> _Work required_
For this exercise, reproduce the entries below exactly, but only from the line containing "gr-total-overflow = 0" through the line containing "results of run", both included.

> _Dataset records_
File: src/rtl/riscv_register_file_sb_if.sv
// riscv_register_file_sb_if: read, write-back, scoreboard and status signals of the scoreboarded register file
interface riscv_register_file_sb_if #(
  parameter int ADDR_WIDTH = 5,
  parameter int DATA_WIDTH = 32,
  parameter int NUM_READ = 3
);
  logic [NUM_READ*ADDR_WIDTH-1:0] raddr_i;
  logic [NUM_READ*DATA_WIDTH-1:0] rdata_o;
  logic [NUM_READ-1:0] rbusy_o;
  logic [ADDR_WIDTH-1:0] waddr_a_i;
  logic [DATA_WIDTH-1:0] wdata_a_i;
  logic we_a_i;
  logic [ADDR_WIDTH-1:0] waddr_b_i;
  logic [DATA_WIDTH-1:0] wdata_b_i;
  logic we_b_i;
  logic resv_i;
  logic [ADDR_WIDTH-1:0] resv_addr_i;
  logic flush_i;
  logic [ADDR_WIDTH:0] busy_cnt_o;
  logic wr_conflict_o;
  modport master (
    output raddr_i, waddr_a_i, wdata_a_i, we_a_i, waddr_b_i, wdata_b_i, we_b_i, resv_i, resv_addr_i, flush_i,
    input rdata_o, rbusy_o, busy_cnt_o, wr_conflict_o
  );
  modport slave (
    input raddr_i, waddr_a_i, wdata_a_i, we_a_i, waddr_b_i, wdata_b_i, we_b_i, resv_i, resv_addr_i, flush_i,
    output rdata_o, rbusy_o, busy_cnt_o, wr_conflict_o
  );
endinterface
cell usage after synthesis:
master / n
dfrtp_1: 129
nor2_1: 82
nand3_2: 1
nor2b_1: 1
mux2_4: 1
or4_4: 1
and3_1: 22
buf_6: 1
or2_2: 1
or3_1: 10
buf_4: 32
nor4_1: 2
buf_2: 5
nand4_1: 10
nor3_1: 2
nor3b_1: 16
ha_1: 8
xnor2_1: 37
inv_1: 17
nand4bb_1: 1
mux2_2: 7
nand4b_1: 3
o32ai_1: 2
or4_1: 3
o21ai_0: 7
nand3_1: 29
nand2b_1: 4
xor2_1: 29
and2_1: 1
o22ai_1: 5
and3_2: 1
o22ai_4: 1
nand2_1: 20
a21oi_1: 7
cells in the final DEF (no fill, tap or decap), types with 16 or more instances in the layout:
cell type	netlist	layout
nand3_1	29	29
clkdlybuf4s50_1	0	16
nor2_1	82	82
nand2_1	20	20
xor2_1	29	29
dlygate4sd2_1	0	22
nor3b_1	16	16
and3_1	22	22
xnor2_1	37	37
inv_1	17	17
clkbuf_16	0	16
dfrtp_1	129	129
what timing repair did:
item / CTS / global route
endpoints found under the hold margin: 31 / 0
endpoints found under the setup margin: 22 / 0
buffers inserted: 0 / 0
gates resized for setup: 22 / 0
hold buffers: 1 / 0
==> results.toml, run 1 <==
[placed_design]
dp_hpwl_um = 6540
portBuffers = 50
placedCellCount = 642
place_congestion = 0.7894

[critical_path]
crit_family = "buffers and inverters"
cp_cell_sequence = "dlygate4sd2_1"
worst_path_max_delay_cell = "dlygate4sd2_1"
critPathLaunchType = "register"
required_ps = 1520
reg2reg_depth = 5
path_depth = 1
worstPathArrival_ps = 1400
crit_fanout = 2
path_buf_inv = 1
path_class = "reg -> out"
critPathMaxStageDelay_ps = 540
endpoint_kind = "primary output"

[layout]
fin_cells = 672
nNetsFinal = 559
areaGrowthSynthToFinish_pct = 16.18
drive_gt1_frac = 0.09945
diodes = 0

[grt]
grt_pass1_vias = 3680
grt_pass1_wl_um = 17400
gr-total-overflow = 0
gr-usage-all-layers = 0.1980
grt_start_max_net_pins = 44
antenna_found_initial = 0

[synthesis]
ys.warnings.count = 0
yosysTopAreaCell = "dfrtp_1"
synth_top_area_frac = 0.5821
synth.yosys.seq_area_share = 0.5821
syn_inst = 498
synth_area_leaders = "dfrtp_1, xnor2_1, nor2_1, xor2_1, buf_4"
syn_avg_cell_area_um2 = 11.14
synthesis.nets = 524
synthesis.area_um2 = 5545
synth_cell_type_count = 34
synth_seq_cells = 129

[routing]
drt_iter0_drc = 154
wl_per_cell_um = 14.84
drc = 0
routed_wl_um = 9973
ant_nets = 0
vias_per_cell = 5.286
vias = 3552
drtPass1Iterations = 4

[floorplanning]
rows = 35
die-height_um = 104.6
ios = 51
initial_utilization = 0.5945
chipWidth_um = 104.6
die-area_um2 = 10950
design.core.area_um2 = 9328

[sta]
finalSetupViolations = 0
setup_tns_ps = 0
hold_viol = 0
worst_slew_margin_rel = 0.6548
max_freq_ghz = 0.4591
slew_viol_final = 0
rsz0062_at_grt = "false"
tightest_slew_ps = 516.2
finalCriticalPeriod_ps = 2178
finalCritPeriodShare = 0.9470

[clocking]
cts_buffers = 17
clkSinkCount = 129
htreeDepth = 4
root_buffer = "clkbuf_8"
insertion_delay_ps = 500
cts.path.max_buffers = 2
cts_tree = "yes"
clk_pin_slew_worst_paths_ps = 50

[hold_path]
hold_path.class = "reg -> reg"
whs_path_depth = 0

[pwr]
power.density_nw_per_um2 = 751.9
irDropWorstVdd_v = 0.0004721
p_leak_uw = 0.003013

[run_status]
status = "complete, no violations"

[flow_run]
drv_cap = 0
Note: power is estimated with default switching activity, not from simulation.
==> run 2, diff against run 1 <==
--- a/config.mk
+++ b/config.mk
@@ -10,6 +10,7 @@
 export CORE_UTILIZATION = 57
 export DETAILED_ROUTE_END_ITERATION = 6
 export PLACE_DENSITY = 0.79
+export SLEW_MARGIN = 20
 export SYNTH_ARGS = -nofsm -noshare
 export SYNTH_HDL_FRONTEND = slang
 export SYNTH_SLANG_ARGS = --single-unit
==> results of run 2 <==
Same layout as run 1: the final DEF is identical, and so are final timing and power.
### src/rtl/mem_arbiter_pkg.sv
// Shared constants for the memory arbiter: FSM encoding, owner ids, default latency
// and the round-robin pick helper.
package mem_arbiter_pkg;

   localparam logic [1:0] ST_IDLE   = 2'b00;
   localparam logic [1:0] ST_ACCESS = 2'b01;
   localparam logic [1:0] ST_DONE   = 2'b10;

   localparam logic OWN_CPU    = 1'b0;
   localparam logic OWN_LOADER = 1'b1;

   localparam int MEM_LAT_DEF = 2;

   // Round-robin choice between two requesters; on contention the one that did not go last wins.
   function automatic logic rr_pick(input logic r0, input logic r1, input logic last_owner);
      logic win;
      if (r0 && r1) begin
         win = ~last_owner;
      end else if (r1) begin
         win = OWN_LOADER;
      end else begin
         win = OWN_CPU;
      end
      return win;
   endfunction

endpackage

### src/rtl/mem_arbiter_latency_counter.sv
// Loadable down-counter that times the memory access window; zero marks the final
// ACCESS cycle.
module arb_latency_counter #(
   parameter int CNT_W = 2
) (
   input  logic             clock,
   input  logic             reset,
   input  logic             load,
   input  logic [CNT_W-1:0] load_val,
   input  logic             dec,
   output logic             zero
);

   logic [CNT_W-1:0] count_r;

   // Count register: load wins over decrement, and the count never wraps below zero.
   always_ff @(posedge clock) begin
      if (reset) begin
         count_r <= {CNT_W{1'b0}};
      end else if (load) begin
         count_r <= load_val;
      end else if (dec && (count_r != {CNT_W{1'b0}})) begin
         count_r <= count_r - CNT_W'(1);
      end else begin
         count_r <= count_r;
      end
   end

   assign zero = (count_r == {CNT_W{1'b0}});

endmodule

> _Exercise output_
gr-total-overflow = 0
gr-usage-all-layers = 0.1980
grt_start_max_net_pins = 44
antenna_found_initial = 0

[synthesis]
ys.warnings.count = 0
yosysTopAreaCell = "dfrtp_1"
synth_top_area_frac = 0.5821
synth.yosys.seq_area_share = 0.5821
syn_inst = 498
synth_area_leaders = "dfrtp_1, xnor2_1, nor2_1, xor2_1, buf_4"
syn_avg_cell_area_um2 = 11.14
synthesis.nets = 524
synthesis.area_um2 = 5545
synth_cell_type_count = 34
synth_seq_cells = 129

[routing]
drt_iter0_drc = 154
wl_per_cell_um = 14.84
drc = 0
routed_wl_um = 9973
ant_nets = 0
vias_per_cell = 5.286
vias = 3552
drtPass1Iterations = 4

[floorplanning]
rows = 35
die-height_um = 104.6
ios = 51
initial_utilization = 0.5945
chipWidth_um = 104.6
die-area_um2 = 10950
design.core.area_um2 = 9328

[sta]
finalSetupViolations = 0
setup_tns_ps = 0
hold_viol = 0
worst_slew_margin_rel = 0.6548
max_freq_ghz = 0.4591
slew_viol_final = 0
rsz0062_at_grt = "false"
tightest_slew_ps = 516.2
finalCriticalPeriod_ps = 2178
finalCritPeriodShare = 0.9470

[clocking]
cts_buffers = 17
clkSinkCount = 129
htreeDepth = 4
root_buffer = "clkbuf_8"
insertion_delay_ps = 500
cts.path.max_buffers = 2
cts_tree = "yes"
clk_pin_slew_worst_paths_ps = 50

[hold_path]
hold_path.class = "reg -> reg"
whs_path_depth = 0

[pwr]
power.density_nw_per_um2 = 751.9
irDropWorstVdd_v = 0.0004721
p_leak_uw = 0.003013

[run_status]
status = "complete, no violations"

[flow_run]
drv_cap = 0
Note: power is estimated with default switching activity, not from simulation.
==> run 2, diff against run 1 <==
--- a/config.mk
+++ b/config.mk
@@ -10,6 +10,7 @@
 export CORE_UTILIZATION = 57
 export DETAILED_ROUTE_END_ITERATION = 6
 export PLACE_DENSITY = 0.79
+export SLEW_MARGIN = 20
 export SYNTH_ARGS = -nofsm -noshare
 export SYNTH_HDL_FRONTEND = slang
 export SYNTH_SLANG_ARGS = --single-unit
==> results of run 2 <==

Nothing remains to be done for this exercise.